I was trying to build a crawler for Flipkart using python and bs4. I was successful in doing so as well, but there is a problem while trying to scrape more than 13-14 pages of review. Till 13 pages the scraper works fine, but once I reach page no. 14, it says something is not right and page breaks (nothing appears on the page, but only a message which says something is not right).
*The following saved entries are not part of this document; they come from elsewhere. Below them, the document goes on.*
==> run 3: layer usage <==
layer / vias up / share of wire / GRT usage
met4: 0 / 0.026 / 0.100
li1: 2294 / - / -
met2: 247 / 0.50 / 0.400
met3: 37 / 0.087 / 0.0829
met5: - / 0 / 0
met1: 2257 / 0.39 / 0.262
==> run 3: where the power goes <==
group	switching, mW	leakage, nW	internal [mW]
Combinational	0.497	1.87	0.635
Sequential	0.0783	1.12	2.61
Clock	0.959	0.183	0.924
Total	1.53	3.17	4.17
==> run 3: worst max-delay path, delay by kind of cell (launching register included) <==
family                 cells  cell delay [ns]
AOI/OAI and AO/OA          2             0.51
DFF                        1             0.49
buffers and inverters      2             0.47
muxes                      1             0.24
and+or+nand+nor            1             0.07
**src/rtl/mem_bus_master.sv**
```systemverilog
// Memory bus master: turns a CPU request into single or 4-beat wrapped
// memory accesses with a per-beat timeout. All outputs come straight from flops.
module mem_bus_master #(
   parameter int TIMEOUT   = 15,
   parameter int BURST_LEN = 4
) (
   input  logic        clk,
   input  logic        clrn,
   input  logic        req,
   input  logic        wr,
   input  logic        burst,
   input  logic [31:0] addr,
   input  logic [31:0] wdata,
   output logic [31:0] rdata,
   output logic        rvalid,
   output logic        done,
   output logic        err,
   output logic        busy,
   output logic [31:0] m_a,
   output logic [31:0] m_din,
   input  logic [31:0] m_dout,
   output logic        m_strobe,
   output logic        m_rw,
   input  logic        m_ready
);

   localparam logic [7:0] TIMEOUT_LAST = 8'(TIMEOUT - 1);
   localparam logic [1:0] LAST_BEAT    = 2'(BURST_LEN - 1);

   typedef enum logic [1:0] {IDLE, STROBE, GAP} state_t;

   state_t      state_q, state_d;
   logic [7:0]  cnt_q, cnt_d;
   logic [1:0]  beat_q, beat_d;
   logic [29:0] base_q, base_d;
   logic        burst_q, burst_d;
   logic [31:0] rdata_q, rdata_d;
   logic        rvalid_q, rvalid_d;
   logic        done_q, done_d;
   logic        err_q, err_d;
   logic        busy_q, busy_d;
   logic [31:0] m_a_q, m_a_d;
   logic [31:0] m_din_q, m_din_d;
   logic        m_strobe_q, m_strobe_d;
   logic        m_rw_q, m_rw_d;

   logic [1:0]  next_word;
   logic        last_beat;
   logic        unused_addr_bits;

   assign unused_addr_bits = ^addr[1:0];
   assign next_word        = base_q[1:0] + beat_q;
   assign last_beat        = !burst_q || (beat_q == LAST_BEAT);

   // Next-state logic: accept in IDLE, wait for ready or timeout in STROBE,
   // one strobe-free cycle in GAP before the next word of the line.
   always_comb begin
      state_d    = state_q;
      cnt_d      = cnt_q;
      beat_d     = beat_q;
      base_d     = base_q;
      burst_d    = burst_q;
      rdata_d    = rdata_q;
      rvalid_d   = 1'b0;
      done_d     = 1'b0;
      err_d      = 1'b0;
      busy_d     = busy_q;
      m_a_d      = m_a_q;
      m_din_d    = m_din_q;
      m_strobe_d = m_strobe_q;
      m_rw_d     = m_rw_q;
      case (state_q)
         IDLE: begin
            busy_d = 1'b0;
            // the completion cycle itself never accepts a new request
            if (req && !done_q && !err_q) begin
               state_d    = STROBE;
               burst_d    = burst & ~wr;
               base_d     = addr[31:2];
               beat_d     = 2'd0;
               cnt_d      = 8'd0;
               m_strobe_d = 1'b1;
               m_rw_d     = wr;
               m_din_d    = wdata;
               m_a_d      = {addr[31:2], 2'b00};
               busy_d     = 1'b1;
            end
         end
         STROBE: begin
            if (m_ready) begin
               m_strobe_d = 1'b0;
               cnt_d      = 8'd0;
               if (!m_rw_q) begin
                  rdata_d  = m_dout;
                  rvalid_d = 1'b1;
               end
               if (last_beat) begin
                  done_d  = 1'b1;
                  state_d = IDLE;
               end else begin
                  beat_d  = beat_q + 2'd1;
                  state_d = GAP;
               end
            end else if (cnt_q == TIMEOUT_LAST) begin
               m_strobe_d = 1'b0;
               cnt_d      = 8'd0;
               err_d      = 1'b1;
               state_d    = IDLE;
            end else begin
               cnt_d = cnt_q + 8'd1;
            end
         end
         GAP: begin
            state_d    = STROBE;
            cnt_d      = 8'd0;
            m_strobe_d = 1'b1;
            m_a_d      = {base_q[29:2], next_word, 2'b00};
         end
         default: begin
            state_d = IDLE;
         end
      endcase
   end

   // State and output registers with synchronous active-low clear.
   always_ff @(posedge clk) begin
      if (!clrn) begin
         state_q    <= IDLE;
         cnt_q      <= 8'd0;
         beat_q     <= 2'd0;
         base_q     <= 30'd0;
         burst_q    <= 1'b0;
         rdata_q    <= 32'd0;
         rvalid_q   <= 1'b0;
         done_q     <= 1'b0;
         err_q      <= 1'b0;
         busy_q     <= 1'b0;
         m_a_q      <= 32'd0;
         m_din_q    <= 32'd0;
         m_strobe_q <= 1'b0;
         m_rw_q     <= 1'b0;
      end else begin
         state_q    <= state_d;
         cnt_q      <= cnt_d;
         beat_q     <= beat_d;
         base_q     <= base_d;
         burst_q    <= burst_d;
         rdata_q    <= rdata_d;
         rvalid_q   <= rvalid_d;
         done_q     <= done_d;
         err_q      <= err_d;
         busy_q     <= busy_d;
         m_a_q      <= m_a_d;
         m_din_q    <= m_din_d;
         m_strobe_q <= m_strobe_d;
         m_rw_q     <= m_rw_d;
      end
   end

   assign rdata    = rdata_q;
   assign rvalid   = rvalid_q;
   assign done     = done_q;
   assign err      = err_q;
   assign busy     = busy_q;
   assign m_a      = m_a_q;
   assign m_din    = m_din_q;
   assign m_strobe = m_strobe_q;
   assign m_rw     = m_rw_q;

endmodule

```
Check out the screenshot below:
So while trying to figure out if there is any pattern here, I kept on refreshing the page various times and found sometimes the data appeared maybe after 5 refreshes or after 30 refreshes (there was no fixed patter) and accordingly I wrote this part of the code to handle the situation:
for count in range(1,6521):
nav_btns = browser.find_elements_by_class_name('_33m_Yg')
button = ""
for btn in nav_btns:
number = int(btn.text)
if(number==count):
button = btn
break
try :
button.send_keys(Keys.RETURN)
except Exception as e :
break
##Handling the exception cases. [Something is not right.]
isTImedout = True
while isTImedout:
try:
WebDriverWait(browser, timeout=10).until(EC.presence_of_all_elements_located((By.CLASS_NAME, "_2xg6Ul")))
isTImedout = False
print("Scraping... %d" % page)
except TimeoutException as ex:
browser.refresh()
isTImedout = True
It worked fine the last time, and I was successful in scraping more than 100 pages. But today when I was trying to use the code again, the code just kept of refreshing the page no 14 and no data came on that page at all, I tried to refresh other pages after page no 14 various times but nothing is appearing at all. Here is the page I am trying to scrape.
I would like to understand what sort of problem is this and how can I deal with this.